Carlos Semedo
A SENDA ESTREITA PARA O NORTE PROFUNDO
Já há alguns anos que me interesso pelo mal. É ele intrínseco ao homem e durante a vida conseguimos domesticá-lo aqui e ali? Ou nascemos bons e é a vida que nos vai afastando desse atributo original? Mas, afinal, de que é feito o mal? Será que o conseguimos caracterizar, sem relativizar, sem o desculpar ou sem o esconder? Nesta incessante procura, entre outras coisas, tenho lido muito do que se escreveu sobre o Holocausto e sobre a guerra nos Balcãs (anos 90 do séc. XX).
Há uns tempos, fui alertado para um livro do autor Richard Flanagan, que me poderia interessar, pois aproximava-se desta inquietação. O título, na tradução portuguesa de Miguel Serras Pereira, é A Senda Estreita para o Norte Profundo.

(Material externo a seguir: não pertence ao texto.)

### src/verilog/soc_mem_params.svh
// ----------------------------------------
// Fabric constants. CSR data is fixed at 32 bits
// ----------------------------------------
`ifndef SOC_MEM_PARAMS_SVH
`define SOC_MEM_PARAMS_SVH

// Memory word address width and word width
`define FML_DEPTH 10
`define FML_WIDTH 64

// Cycles from first strobe to acknowledge
`define RAM_LATENCY 3

// Reset release counts, in sys_clk cycles
`define RST_HOLD 64
`define FLASH_RST_CYCLES 32

// CSR unit numbers, matched against csr_a[13:10]
`define CSR_UNIT_SCANOUT 4'd3
`define CSR_UNIT_MEMTEST 4'd7
`define CSR_UNIT_METER 4'd9

// 16-bit pixels packed into one memory word
`define PIXELS_PER_WORD 4

`endif

### src/verilog/reset_gen.sv
`timescale 1ns/1ns
// ----------------------------------------
// Flash reset leaves reset before sys_rst
// Any trigger_reset pulse restarts both counts
// ----------------------------------------
`include "soc_mem_params.svh"

module reset_gen (
	input  logic sys_clk,
	input  logic trigger_reset,
	output logic sys_rst_o,
	output logic flash_rst_n_o
);
	localparam int HOLD_W = $clog2(`RST_HOLD + 1);
	localparam int FLASH_W = $clog2(`FLASH_RST_CYCLES + 1);

	logic trigger_q;
	logic [HOLD_W-1:0] hold_cnt;
	logic [FLASH_W-1:0] flash_cnt;

	// Hold counter works from the sampled trigger
	always_ff @(posedge sys_clk) begin
		trigger_q <= trigger_reset;
		if (trigger_q) begin
			hold_cnt <= HOLD_W'(`RST_HOLD);
		end else if (hold_cnt != '0) begin
			hold_cnt <= hold_cnt - 1'b1;
		end
		sys_rst_o <= trigger_reset || (hold_cnt != '0);
	end

	// Flash counter saturates once released
	always_ff @(posedge sys_clk) begin
		if (trigger_reset) begin
			flash_cnt <= '0;
			flash_rst_n_o <= 1'b0;
		end else begin
			if (flash_cnt != FLASH_W'(`FLASH_RST_CYCLES)) begin
				flash_cnt <= flash_cnt + 1'b1;
			end
			flash_rst_n_o <= (flash_cnt == FLASH_W'(`FLASH_RST_CYCLES));
		end
	end

endmodule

Acabei de o ler há pouco. Foram três dias de grande intensidade. É um texto duro e arrebatador. Uma história de terror durante a Segunda Guerra Mundial: a construção de uma linha de caminho de ferro, por presos australianos (e de outras proveniências), pelo meio da selva, sem recursos materiais dignos para tal e com um prazo irrealista, é o centro de uma narrativa que me prendeu do princípio ao fim. Gostei particularmente da forma como o autor nos prepara para o corpo central dedicado ao martírio no campo de prisioneiros, dando-nos a conhecer os pormenores da vida da personagem principal, Dorrigo Evans, as suas relações com duas mulheres, Ella e Amy,, introduzindo-nos ao pensamento e acção dos oficiais japoneses, abrindo um pouco a cortina sobre alguns colegas (camaradas, veremos mais à frente numa cena docemente adolescente, quando partem os vidros de um restaurante, para libertar peixes de um aquário, em honra de um soldado morto, no campo). Em epígrafe, o autor coloca, de Paul Celan “Mãe, eles escrevem poemas”. Ao longo do livro, senti como faz todo o sentido esta escolha.

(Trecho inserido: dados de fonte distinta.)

==> src/verilog/soc_mem_params.svh <==
// ----------------------------------------
// Fabric constants. CSR data is fixed at 32 bits
// ----------------------------------------
`ifndef SOC_MEM_PARAMS_SVH
`define SOC_MEM_PARAMS_SVH

// Memory word address width and word width
`define FML_DEPTH 10
`define FML_WIDTH 64

// Cycles from first strobe to acknowledge
`define RAM_LATENCY 3

// Reset release counts, in sys_clk cycles
`define RST_HOLD 64
`define FLASH_RST_CYCLES 32

// CSR unit numbers, matched against csr_a[13:10]
`define CSR_UNIT_SCANOUT 4'd3
`define CSR_UNIT_MEMTEST 4'd7
`define CSR_UNIT_METER 4'd9

// 16-bit pixels packed into one memory word
`define PIXELS_PER_WORD 4

`endif

==> src/verilog/soc_mem_pkg.sv <==
// ----------------------------------------
// Types shared by the masters, the arbiter and the memory
// ----------------------------------------
`include "soc_mem_params.svh"

package soc_mem_pkg;

	// Word address on the memory side
	typedef logic [`FML_DEPTH-1:0] fml_adr_t;

	// Unit number in bits 13:10, register in bits 1:0
	typedef logic [13:0] csr_adr_t;

	// Scanout reads a word as pixels, pixel 0 lowest
	// Memtest builds and checks it as two 32-bit halves
	typedef union packed {
		logic [`PIXELS_PER_WORD-1:0][`FML_WIDTH/`PIXELS_PER_WORD-1:0] pixel;
		logic [1:0][`FML_WIDTH/2-1:0] half;
	} fml_word_t;

endpackage

==> src/verilog/fml_arbiter.sv <==
`timescale 1ns/1ns
// ----------------------------------------
// One transfer at a time, m0 wins ties
// An idle cycle separates consecutive grants
// ----------------------------------------

module fml_arbiter
	import soc_mem_pkg::*;
(
	input  logic      sys_clk,
	input  logic      sys_rst_i,

	// Scanout, read only
	input  logic      m0_stb_i,
	input  fml_adr_t  m0_adr_i,
	output logic      m0_ack_o,
	output fml_word_t m0_dr_o,

	// Memtest
	input  logic      m1_stb_i,
	input  logic      m1_we_i,
	input  fml_adr_t  m1_adr_i,
	input  fml_word_t m1_dw_i,
	output logic      m1_ack_o,
	output fml_word_t m1_dr_o,

	// Memory side
	output logic      mem_stb_o,
	output logic      mem_we_o,
	output fml_adr_t  mem_adr_o,
	output fml_word_t mem_dw_o,
	input  logic      mem_ack_i,
	input  fml_word_t mem_dr_i
);
	logic busy;
	logic sel_m1;

	// ----------------------------------------
	// Grant register
	// ----------------------------------------
	always_ff @(posedge sys_clk) begin
		if (sys_rst_i) begin
			busy <= 1'b0;
			sel_m1 <= 1'b0;
		end else if (!busy) begin
			if (m0_stb_i) begin
				busy <= 1'b1;
				sel_m1 <= 1'b0;
			end else if (m1_stb_i) begin
				busy <= 1'b1;
				sel_m1 <= 1'b1;
			end
		end else if (mem_ack_i) begin
			// Released in the cycle after the acknowledge
			busy <= 1'b0;
		end
	end

	// ----------------------------------------
	// Steering
	// ----------------------------------------
	assign mem_stb_o = busy && (sel_m1 ? m1_stb_i : m0_stb_i);
	assign mem_we_o  = sel_m1 && m1_we_i;
	assign mem_adr_o = sel_m1 ? m1_adr_i : m0_adr_i;
	assign mem_dw_o  = m1_dw_i;

	// Only the granted master sees the acknowledge
	assign m0_ack_o = busy && !sel_m1 && mem_ack_i;
	assign m1_ack_o = busy && sel_m1 && mem_ack_i;

	// Read data goes to both masters
	assign m0_dr_o = mem_dr_i;
	assign m1_dr_o = mem_dr_i;

endmodule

O início da narrativa é duro, mas contrabalançado com as diversas histórias, que nos vão deixando conhecer de forma mais profunda as personagens. Quando o autor nos leva a entrar - literalmente - no inferno do dia-a-dia daqueles autênticos escravos ao serviço de um desidério louco do imperador, eu, como leitor, estava totalmente tomado pelas personagens, o que tornou particularmente dolorosa a leitura. Depois, já mais perto do final, Flanagan apresenta-nos uma espécie de “coda”, na qual se vai alongando de forma hábil. Ao virar de cada página, perguntava-me: quando vai aparecer Amy. E sim, Amy cruza-se com Dorrigo, num desencontro épico. Épico porque está carregado de histórias, omissões, silêncios, mentiras e uma vertigem que resistiu ao quase inominável. Será amor? Ou amor é o que acontece a Ella e aos filhos, no capítulo de um terrível incêndio, que quase desintegra a família?
Um texto perturbador, carregado da potência condensadora do Haiku. Afinal Issa é, também ele, citado:
Um mundo de orvalho
e dentro de cada gota
um mundo em guerra.
No final desta leitura, mais interrogações do que respostas. Alguns japoneses envolvidos acreditam que não tinham outra hipótese, pois uma ordem do imperador não podia ser contrariada e havia a cadeia de comando (lembram-se da polémica Arendt/Eichmann?). Por outro lado, estavam convictos que os australianos presos eram fracos, pois se não o fossem tinham preferido a morte à rendição. Entre os presos australianos, embora o espírito solidário fosse dominante, o instinto negativo esteve presente em muitas peripécias da narrativa. A natureza humana é fascinante, contudo quando o coronel Kota recita Basho, antes de decapitar mais um preso australiano ou chinês, algo de profundamente inquietante se instala dentro de nós.